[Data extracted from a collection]
-- Opening Marker --

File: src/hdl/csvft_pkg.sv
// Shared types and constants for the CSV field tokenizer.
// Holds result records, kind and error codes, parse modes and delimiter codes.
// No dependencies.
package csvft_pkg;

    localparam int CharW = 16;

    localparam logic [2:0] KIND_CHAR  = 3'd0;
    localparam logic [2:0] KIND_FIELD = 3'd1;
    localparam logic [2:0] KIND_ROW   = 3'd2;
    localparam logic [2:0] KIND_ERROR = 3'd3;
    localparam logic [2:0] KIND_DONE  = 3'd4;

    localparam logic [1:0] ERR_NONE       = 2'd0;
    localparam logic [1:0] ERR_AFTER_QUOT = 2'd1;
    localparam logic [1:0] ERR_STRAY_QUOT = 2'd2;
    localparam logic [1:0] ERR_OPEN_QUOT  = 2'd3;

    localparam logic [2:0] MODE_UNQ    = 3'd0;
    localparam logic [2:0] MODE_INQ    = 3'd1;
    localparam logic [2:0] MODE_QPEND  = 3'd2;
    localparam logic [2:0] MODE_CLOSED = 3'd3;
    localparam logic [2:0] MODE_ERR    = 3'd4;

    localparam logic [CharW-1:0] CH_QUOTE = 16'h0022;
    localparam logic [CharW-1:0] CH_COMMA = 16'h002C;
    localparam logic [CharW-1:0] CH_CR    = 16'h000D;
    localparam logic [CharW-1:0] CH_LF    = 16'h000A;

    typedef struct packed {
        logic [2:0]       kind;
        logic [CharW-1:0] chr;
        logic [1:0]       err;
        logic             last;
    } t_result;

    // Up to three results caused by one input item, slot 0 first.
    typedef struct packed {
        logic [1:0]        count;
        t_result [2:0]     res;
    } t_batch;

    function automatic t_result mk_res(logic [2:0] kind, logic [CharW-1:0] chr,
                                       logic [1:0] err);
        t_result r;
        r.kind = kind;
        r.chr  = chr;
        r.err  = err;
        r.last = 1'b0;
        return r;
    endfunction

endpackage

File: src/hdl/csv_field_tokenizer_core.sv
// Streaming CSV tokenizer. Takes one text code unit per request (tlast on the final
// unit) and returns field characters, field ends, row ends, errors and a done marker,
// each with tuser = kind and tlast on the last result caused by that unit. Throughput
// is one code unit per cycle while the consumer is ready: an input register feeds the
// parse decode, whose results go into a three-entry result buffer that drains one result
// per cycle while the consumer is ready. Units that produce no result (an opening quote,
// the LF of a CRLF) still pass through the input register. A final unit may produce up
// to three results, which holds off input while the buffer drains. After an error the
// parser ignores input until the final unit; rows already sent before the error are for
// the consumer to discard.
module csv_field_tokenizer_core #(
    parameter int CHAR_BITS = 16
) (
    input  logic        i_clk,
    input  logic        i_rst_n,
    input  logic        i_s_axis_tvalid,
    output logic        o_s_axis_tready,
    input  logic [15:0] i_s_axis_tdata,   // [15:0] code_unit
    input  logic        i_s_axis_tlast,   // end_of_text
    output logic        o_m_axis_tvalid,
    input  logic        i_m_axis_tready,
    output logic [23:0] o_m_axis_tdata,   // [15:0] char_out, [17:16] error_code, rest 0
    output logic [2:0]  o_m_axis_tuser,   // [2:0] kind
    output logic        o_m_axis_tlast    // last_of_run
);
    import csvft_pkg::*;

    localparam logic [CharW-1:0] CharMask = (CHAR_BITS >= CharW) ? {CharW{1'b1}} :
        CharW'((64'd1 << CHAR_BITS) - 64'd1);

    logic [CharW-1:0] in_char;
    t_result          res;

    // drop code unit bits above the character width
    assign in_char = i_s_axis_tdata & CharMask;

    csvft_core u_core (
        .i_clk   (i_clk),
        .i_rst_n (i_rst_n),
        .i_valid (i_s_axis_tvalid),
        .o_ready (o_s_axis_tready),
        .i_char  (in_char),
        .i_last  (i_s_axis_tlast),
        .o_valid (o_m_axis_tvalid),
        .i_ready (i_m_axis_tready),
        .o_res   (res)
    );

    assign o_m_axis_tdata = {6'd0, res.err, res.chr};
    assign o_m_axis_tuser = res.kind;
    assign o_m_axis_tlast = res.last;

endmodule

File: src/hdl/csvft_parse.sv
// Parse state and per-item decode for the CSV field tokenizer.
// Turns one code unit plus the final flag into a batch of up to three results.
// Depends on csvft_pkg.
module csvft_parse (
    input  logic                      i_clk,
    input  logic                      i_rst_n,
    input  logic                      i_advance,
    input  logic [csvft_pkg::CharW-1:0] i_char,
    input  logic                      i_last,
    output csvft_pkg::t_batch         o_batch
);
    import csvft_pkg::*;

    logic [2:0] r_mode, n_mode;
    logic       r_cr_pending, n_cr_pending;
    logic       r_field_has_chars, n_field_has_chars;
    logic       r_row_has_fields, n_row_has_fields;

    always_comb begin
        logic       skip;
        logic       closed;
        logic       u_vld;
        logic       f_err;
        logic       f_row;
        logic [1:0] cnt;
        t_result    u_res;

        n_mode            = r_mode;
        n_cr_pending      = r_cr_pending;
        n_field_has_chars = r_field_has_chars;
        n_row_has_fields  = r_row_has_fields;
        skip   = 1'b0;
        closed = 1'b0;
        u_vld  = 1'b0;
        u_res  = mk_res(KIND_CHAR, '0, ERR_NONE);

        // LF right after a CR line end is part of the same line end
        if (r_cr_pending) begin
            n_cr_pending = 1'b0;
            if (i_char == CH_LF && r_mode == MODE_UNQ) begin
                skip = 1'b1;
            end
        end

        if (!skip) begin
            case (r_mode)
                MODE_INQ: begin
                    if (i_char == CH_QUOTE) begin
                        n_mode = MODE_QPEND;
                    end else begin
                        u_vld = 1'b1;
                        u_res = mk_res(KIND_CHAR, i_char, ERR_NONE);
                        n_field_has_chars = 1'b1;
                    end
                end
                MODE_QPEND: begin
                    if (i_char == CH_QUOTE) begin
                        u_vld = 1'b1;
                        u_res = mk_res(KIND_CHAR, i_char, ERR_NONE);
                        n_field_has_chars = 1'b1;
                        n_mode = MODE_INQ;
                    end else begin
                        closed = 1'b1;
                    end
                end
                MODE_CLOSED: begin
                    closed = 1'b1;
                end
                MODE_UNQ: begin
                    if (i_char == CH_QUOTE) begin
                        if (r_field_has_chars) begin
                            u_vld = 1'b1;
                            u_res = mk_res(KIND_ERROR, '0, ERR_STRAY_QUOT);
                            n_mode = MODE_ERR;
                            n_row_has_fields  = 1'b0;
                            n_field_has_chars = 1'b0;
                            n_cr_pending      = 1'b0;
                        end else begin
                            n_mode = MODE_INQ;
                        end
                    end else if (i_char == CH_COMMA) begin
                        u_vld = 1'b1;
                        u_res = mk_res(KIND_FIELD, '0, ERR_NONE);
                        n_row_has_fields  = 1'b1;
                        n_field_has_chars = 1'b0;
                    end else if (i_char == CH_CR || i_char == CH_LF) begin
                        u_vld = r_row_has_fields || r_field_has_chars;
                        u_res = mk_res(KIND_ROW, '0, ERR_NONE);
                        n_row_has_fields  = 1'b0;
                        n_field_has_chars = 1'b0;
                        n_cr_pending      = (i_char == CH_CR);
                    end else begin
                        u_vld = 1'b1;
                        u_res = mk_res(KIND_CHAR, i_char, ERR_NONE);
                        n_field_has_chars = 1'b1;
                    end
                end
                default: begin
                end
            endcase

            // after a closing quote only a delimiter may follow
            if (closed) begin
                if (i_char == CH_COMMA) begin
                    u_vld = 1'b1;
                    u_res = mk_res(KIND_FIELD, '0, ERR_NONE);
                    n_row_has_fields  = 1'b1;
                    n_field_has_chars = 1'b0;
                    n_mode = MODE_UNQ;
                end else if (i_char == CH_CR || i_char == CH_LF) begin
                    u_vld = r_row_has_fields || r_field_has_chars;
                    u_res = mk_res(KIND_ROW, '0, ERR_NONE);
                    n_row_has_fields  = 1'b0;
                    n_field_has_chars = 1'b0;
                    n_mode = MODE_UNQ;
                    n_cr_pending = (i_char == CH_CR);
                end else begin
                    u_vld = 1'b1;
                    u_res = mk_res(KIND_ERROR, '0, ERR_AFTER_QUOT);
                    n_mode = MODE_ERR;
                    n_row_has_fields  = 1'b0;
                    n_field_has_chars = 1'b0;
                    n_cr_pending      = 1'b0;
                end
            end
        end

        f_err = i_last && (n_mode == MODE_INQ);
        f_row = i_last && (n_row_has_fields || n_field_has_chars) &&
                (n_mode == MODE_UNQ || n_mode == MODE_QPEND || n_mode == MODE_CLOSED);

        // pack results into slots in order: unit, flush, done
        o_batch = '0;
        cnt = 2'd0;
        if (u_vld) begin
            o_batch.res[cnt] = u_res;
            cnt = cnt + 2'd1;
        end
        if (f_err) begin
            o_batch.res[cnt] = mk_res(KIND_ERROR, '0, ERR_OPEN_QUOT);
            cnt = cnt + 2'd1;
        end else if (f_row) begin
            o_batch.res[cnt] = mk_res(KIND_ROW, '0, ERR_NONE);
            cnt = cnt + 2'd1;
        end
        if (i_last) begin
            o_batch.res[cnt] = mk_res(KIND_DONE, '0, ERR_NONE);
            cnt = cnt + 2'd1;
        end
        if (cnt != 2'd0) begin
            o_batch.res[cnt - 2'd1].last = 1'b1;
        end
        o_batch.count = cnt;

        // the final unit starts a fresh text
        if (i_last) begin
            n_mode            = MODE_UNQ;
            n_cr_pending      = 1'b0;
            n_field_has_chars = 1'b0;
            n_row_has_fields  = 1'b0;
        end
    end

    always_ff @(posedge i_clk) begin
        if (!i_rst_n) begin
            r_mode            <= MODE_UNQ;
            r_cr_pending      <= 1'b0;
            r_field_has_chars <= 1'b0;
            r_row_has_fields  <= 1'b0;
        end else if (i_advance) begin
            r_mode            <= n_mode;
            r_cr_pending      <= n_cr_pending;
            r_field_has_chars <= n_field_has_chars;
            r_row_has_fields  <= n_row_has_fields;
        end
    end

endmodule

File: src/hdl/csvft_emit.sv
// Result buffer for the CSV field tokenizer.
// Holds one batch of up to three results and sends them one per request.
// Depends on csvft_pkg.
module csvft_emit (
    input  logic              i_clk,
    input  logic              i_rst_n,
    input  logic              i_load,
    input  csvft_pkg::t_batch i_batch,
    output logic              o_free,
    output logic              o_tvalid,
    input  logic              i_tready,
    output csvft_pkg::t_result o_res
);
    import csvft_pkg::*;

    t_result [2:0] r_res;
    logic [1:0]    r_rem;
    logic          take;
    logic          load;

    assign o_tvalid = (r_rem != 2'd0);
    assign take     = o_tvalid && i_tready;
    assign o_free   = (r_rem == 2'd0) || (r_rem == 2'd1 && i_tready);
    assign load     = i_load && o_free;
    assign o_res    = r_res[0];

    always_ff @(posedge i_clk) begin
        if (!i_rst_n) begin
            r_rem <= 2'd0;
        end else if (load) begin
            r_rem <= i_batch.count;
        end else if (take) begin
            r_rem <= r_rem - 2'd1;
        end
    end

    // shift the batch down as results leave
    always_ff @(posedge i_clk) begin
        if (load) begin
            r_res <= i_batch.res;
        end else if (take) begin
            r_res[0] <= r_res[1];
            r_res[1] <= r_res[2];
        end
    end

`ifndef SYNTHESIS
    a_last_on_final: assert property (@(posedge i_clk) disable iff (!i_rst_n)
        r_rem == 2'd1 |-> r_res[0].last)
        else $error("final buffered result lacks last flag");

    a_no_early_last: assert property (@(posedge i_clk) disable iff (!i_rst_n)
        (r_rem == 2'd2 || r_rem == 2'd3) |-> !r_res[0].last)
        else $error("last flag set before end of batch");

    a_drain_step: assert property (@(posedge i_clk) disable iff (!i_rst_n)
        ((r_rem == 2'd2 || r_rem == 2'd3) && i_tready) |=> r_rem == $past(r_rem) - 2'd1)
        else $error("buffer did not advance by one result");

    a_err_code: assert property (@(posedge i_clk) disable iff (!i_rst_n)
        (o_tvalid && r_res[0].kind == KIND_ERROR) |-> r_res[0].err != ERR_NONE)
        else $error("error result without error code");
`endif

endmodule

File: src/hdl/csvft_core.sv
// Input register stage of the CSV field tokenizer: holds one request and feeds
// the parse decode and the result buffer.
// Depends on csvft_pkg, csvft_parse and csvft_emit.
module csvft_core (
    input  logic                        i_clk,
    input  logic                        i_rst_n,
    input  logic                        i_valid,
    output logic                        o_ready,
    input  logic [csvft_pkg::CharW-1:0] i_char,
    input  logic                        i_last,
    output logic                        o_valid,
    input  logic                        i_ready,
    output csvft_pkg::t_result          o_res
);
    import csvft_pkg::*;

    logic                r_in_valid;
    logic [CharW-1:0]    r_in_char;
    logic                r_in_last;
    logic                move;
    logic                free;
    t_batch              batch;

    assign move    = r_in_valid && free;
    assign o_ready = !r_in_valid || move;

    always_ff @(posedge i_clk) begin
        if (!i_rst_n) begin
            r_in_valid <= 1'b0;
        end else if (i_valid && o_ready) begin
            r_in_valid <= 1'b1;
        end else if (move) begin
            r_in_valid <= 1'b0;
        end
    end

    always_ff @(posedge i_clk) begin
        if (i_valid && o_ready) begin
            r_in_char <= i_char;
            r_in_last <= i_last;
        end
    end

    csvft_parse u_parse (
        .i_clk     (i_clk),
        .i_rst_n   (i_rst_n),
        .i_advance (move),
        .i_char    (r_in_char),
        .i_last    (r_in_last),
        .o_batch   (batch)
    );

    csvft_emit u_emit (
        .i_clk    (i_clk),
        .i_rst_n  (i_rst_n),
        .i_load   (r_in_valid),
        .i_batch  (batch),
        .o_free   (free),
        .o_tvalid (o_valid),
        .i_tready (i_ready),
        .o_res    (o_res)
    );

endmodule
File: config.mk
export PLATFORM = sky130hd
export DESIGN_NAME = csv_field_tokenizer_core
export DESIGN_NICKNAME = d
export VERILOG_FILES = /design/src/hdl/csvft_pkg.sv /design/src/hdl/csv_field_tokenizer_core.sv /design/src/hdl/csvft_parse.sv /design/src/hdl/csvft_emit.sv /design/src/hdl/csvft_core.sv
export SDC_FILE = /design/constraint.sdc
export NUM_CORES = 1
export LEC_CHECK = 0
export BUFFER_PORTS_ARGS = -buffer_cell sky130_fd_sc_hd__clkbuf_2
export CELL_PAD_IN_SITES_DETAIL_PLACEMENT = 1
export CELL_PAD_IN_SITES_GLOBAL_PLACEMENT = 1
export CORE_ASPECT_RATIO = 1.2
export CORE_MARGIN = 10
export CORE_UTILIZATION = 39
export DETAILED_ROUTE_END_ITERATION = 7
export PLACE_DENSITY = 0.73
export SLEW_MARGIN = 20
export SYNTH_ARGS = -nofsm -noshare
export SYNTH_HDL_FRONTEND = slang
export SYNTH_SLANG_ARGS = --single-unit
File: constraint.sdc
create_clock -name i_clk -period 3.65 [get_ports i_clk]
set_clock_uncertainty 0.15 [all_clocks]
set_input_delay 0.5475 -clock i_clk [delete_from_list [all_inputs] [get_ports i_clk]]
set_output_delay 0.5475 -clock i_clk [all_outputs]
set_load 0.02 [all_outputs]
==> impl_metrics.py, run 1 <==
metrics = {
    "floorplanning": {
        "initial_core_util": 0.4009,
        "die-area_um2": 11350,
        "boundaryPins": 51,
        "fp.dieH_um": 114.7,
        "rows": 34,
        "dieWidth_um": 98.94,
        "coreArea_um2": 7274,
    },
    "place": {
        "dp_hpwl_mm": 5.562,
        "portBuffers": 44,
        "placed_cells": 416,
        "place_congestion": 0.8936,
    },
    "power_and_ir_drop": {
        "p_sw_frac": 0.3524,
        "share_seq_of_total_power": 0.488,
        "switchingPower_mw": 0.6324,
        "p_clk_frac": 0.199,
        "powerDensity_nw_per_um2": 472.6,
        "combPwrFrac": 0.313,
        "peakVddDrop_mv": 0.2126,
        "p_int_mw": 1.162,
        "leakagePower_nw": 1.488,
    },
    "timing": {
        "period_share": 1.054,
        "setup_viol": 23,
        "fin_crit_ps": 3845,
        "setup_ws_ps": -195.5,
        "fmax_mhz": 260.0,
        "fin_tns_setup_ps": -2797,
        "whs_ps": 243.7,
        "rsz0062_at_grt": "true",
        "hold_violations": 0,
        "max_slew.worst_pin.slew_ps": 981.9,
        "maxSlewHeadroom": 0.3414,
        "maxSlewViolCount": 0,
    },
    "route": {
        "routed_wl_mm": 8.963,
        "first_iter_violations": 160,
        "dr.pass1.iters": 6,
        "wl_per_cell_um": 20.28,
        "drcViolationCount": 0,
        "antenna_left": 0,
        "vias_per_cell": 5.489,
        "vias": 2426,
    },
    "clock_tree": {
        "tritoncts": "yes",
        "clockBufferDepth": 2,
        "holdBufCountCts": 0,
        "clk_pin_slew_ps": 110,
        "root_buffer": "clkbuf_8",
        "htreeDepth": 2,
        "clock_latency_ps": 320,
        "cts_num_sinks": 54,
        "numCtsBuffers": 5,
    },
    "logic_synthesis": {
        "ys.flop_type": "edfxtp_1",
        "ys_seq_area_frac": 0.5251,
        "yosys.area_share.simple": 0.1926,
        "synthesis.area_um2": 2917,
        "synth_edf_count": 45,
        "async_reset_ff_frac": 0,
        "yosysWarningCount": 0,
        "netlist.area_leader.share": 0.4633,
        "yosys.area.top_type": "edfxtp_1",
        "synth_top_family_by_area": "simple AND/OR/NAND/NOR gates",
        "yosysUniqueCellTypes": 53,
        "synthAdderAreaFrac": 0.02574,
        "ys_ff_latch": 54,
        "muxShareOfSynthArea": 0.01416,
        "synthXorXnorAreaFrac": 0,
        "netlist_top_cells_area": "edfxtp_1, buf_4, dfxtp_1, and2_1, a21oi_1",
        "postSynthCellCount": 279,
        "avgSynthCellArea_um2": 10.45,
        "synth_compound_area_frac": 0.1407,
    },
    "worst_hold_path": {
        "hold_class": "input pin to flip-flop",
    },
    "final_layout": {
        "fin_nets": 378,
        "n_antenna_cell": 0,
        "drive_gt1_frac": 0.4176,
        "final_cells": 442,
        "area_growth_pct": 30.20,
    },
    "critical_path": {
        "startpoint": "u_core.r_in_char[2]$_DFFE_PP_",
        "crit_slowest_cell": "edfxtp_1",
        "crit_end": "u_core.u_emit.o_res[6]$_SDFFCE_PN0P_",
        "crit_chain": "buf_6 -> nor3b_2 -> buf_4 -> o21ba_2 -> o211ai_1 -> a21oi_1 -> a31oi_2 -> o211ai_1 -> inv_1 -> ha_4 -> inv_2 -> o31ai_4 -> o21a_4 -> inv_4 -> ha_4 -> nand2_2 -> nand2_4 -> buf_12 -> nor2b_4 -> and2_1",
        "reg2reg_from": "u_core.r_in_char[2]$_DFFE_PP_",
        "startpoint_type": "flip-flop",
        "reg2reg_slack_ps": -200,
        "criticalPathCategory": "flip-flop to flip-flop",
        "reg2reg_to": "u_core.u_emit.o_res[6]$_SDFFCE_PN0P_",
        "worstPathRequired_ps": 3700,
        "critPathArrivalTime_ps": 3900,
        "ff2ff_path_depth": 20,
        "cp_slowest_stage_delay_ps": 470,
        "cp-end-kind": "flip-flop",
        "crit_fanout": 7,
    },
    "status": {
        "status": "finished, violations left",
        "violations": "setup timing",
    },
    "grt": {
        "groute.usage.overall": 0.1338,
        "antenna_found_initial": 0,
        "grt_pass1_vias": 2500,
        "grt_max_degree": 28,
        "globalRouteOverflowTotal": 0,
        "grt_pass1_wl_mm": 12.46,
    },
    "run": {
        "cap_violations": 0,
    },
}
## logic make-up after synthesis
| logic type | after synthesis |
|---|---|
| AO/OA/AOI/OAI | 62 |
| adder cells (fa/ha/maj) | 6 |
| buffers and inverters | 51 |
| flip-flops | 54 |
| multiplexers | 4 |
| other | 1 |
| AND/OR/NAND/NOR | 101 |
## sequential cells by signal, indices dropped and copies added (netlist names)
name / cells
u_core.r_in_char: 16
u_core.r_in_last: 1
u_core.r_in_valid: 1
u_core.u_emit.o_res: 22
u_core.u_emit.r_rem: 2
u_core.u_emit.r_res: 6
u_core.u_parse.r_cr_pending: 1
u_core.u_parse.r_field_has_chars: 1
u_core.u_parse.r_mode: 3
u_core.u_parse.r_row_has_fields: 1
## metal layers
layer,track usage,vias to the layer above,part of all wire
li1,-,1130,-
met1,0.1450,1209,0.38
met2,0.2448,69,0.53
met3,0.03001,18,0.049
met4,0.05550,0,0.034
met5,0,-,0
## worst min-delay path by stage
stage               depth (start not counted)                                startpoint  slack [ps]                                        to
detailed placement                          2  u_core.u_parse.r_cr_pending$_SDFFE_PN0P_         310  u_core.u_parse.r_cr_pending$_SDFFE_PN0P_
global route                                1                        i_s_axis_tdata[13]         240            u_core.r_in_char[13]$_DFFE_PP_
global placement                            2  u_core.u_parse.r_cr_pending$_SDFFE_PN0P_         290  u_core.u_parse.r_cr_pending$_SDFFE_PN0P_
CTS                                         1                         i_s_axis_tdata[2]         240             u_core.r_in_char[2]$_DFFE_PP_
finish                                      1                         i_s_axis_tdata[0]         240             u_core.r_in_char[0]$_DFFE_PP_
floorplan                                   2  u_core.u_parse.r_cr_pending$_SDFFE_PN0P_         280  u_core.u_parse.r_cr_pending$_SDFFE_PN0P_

-- Closing Marker --

-- AIM OF THE EXERCISE --
Copy the entries above exactly, but only from the line holding "flag set before" through the line holding "end else if (i_valid", both included.

-- TASK RESULT --
        else $error("last flag set before end of batch");

    a_drain_step: assert property (@(posedge i_clk) disable iff (!i_rst_n)
        ((r_rem == 2'd2 || r_rem == 2'd3) && i_tready) |=> r_rem == $past(r_rem) - 2'd1)
        else $error("buffer did not advance by one result");

    a_err_code: assert property (@(posedge i_clk) disable iff (!i_rst_n)
        (o_tvalid && r_res[0].kind == KIND_ERROR) |-> r_res[0].err != ERR_NONE)
        else $error("error result without error code");
`endif

endmodule

File: src/hdl/csvft_core.sv
// Input register stage of the CSV field tokenizer: holds one request and feeds
// the parse decode and the result buffer.
// Depends on csvft_pkg, csvft_parse and csvft_emit.
module csvft_core (
    input  logic                        i_clk,
    input  logic                        i_rst_n,
    input  logic                        i_valid,
    output logic                        o_ready,
    input  logic [csvft_pkg::CharW-1:0] i_char,
    input  logic                        i_last,
    output logic                        o_valid,
    input  logic                        i_ready,
    output csvft_pkg::t_result          o_res
);
    import csvft_pkg::*;

    logic                r_in_valid;
    logic [CharW-1:0]    r_in_char;
    logic                r_in_last;
    logic                move;
    logic                free;
    t_batch              batch;

    assign move    = r_in_valid && free;
    assign o_ready = !r_in_valid || move;

    always_ff @(posedge i_clk) begin
        if (!i_rst_n) begin
            r_in_valid <= 1'b0;
        end else if (i_valid && o_ready) begin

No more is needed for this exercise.